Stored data
==*==

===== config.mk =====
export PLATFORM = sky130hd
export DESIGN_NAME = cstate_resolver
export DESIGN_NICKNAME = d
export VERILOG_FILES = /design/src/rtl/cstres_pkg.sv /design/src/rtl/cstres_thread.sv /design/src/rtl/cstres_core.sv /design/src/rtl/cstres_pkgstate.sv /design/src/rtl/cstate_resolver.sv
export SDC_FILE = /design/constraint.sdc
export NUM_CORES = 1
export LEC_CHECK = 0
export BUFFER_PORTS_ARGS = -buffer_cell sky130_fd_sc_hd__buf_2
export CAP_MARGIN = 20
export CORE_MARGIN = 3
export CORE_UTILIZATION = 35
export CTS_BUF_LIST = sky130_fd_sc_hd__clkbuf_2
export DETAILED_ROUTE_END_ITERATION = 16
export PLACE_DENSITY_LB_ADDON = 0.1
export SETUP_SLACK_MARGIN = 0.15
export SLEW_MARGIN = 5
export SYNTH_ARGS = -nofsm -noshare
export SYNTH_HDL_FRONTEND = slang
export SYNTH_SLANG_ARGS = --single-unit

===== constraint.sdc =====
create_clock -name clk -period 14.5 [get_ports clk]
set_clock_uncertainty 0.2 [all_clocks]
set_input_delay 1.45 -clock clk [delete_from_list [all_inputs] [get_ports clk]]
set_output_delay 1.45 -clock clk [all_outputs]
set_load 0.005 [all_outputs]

==*==

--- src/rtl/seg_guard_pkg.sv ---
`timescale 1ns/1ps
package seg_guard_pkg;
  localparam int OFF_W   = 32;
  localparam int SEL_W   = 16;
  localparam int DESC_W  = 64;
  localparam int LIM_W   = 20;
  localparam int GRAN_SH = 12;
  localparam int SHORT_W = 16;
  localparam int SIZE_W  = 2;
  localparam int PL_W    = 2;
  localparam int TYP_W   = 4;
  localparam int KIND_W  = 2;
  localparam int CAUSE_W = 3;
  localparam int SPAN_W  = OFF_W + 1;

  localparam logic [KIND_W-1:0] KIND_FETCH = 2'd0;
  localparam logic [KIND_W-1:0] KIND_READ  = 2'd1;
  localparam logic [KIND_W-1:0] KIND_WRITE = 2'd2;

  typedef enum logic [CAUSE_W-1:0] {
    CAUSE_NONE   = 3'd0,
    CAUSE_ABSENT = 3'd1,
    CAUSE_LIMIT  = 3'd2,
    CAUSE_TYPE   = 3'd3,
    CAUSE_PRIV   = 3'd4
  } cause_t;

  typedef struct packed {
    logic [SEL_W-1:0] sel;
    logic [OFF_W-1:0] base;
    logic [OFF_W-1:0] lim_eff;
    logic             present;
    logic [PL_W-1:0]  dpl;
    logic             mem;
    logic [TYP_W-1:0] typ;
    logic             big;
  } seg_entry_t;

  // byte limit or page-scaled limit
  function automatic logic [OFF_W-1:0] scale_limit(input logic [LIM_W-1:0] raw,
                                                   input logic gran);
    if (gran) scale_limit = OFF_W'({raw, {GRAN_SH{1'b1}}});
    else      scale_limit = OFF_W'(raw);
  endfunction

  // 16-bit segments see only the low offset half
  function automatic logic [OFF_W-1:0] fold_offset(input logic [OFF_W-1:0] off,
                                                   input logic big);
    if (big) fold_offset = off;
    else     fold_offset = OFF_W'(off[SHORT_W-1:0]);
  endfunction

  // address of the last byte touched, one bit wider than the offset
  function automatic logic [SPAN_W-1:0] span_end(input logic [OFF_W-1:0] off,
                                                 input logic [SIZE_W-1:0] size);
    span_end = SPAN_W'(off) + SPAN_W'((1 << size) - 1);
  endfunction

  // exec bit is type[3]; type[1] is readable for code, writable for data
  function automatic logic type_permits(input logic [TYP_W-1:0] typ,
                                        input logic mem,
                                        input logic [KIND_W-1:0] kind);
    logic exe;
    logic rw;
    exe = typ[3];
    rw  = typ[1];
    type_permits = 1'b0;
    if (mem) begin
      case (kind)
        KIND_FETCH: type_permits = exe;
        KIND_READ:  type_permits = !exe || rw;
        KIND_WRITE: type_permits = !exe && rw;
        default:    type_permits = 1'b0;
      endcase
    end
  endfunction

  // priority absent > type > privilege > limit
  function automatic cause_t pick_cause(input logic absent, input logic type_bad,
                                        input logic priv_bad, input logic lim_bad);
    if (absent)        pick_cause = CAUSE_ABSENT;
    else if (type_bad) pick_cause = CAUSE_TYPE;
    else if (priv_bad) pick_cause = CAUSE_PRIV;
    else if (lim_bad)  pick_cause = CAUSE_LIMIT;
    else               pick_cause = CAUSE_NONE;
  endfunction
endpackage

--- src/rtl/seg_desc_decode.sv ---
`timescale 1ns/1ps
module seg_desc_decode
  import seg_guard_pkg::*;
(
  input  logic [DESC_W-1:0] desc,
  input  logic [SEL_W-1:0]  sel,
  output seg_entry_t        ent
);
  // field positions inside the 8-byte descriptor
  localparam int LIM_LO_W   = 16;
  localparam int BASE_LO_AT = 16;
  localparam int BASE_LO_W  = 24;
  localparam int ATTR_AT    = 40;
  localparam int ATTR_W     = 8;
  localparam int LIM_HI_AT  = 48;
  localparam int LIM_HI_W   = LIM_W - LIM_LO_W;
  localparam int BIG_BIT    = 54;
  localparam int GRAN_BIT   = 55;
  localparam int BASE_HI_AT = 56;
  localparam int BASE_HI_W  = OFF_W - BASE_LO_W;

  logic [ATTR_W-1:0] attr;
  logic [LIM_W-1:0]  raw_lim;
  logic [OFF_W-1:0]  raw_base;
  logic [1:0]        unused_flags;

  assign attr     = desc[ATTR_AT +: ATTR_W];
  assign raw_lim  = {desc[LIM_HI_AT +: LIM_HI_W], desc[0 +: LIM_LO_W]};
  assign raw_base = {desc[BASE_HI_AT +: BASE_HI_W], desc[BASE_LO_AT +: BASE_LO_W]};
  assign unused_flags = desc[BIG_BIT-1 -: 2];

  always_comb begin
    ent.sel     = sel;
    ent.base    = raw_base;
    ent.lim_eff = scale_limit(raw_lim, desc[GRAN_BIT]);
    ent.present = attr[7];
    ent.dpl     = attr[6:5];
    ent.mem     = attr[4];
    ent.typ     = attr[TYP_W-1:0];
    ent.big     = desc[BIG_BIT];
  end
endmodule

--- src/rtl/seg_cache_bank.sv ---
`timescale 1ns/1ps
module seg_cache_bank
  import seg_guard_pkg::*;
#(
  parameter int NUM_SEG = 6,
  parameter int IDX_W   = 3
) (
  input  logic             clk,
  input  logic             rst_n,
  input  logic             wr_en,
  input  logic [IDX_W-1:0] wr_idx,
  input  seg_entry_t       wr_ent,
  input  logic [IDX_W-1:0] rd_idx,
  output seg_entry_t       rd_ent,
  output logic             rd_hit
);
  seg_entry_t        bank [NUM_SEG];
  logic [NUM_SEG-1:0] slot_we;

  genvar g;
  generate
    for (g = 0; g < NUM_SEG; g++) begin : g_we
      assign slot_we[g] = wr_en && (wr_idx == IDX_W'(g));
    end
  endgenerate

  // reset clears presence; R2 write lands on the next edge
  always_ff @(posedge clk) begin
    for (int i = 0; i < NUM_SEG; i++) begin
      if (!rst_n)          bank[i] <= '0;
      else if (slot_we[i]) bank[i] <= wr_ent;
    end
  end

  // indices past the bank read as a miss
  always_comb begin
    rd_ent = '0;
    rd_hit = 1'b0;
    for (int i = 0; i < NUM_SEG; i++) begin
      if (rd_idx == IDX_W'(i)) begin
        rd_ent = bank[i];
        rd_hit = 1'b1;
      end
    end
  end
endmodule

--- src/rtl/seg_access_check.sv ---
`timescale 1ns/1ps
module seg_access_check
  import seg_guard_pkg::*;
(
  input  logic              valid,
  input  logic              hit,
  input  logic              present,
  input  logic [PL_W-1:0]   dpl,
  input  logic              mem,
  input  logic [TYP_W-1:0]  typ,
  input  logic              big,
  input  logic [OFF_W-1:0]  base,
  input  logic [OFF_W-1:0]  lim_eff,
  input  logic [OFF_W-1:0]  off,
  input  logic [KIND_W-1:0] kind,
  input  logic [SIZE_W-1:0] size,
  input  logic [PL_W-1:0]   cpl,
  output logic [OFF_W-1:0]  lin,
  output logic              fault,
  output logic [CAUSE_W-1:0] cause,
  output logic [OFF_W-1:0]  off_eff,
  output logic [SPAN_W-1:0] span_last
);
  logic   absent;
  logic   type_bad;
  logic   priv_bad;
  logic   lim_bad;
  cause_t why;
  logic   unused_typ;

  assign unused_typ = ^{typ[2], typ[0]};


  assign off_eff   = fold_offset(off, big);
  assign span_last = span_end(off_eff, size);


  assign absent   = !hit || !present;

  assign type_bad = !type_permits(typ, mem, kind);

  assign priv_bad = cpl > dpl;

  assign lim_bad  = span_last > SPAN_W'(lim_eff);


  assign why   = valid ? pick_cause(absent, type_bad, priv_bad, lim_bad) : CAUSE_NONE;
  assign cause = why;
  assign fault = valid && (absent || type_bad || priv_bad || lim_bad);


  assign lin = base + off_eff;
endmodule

==*==

Work request:
Count of lines with "begin": please work it out for the entries above and give the number by itself.

Problem solution:
8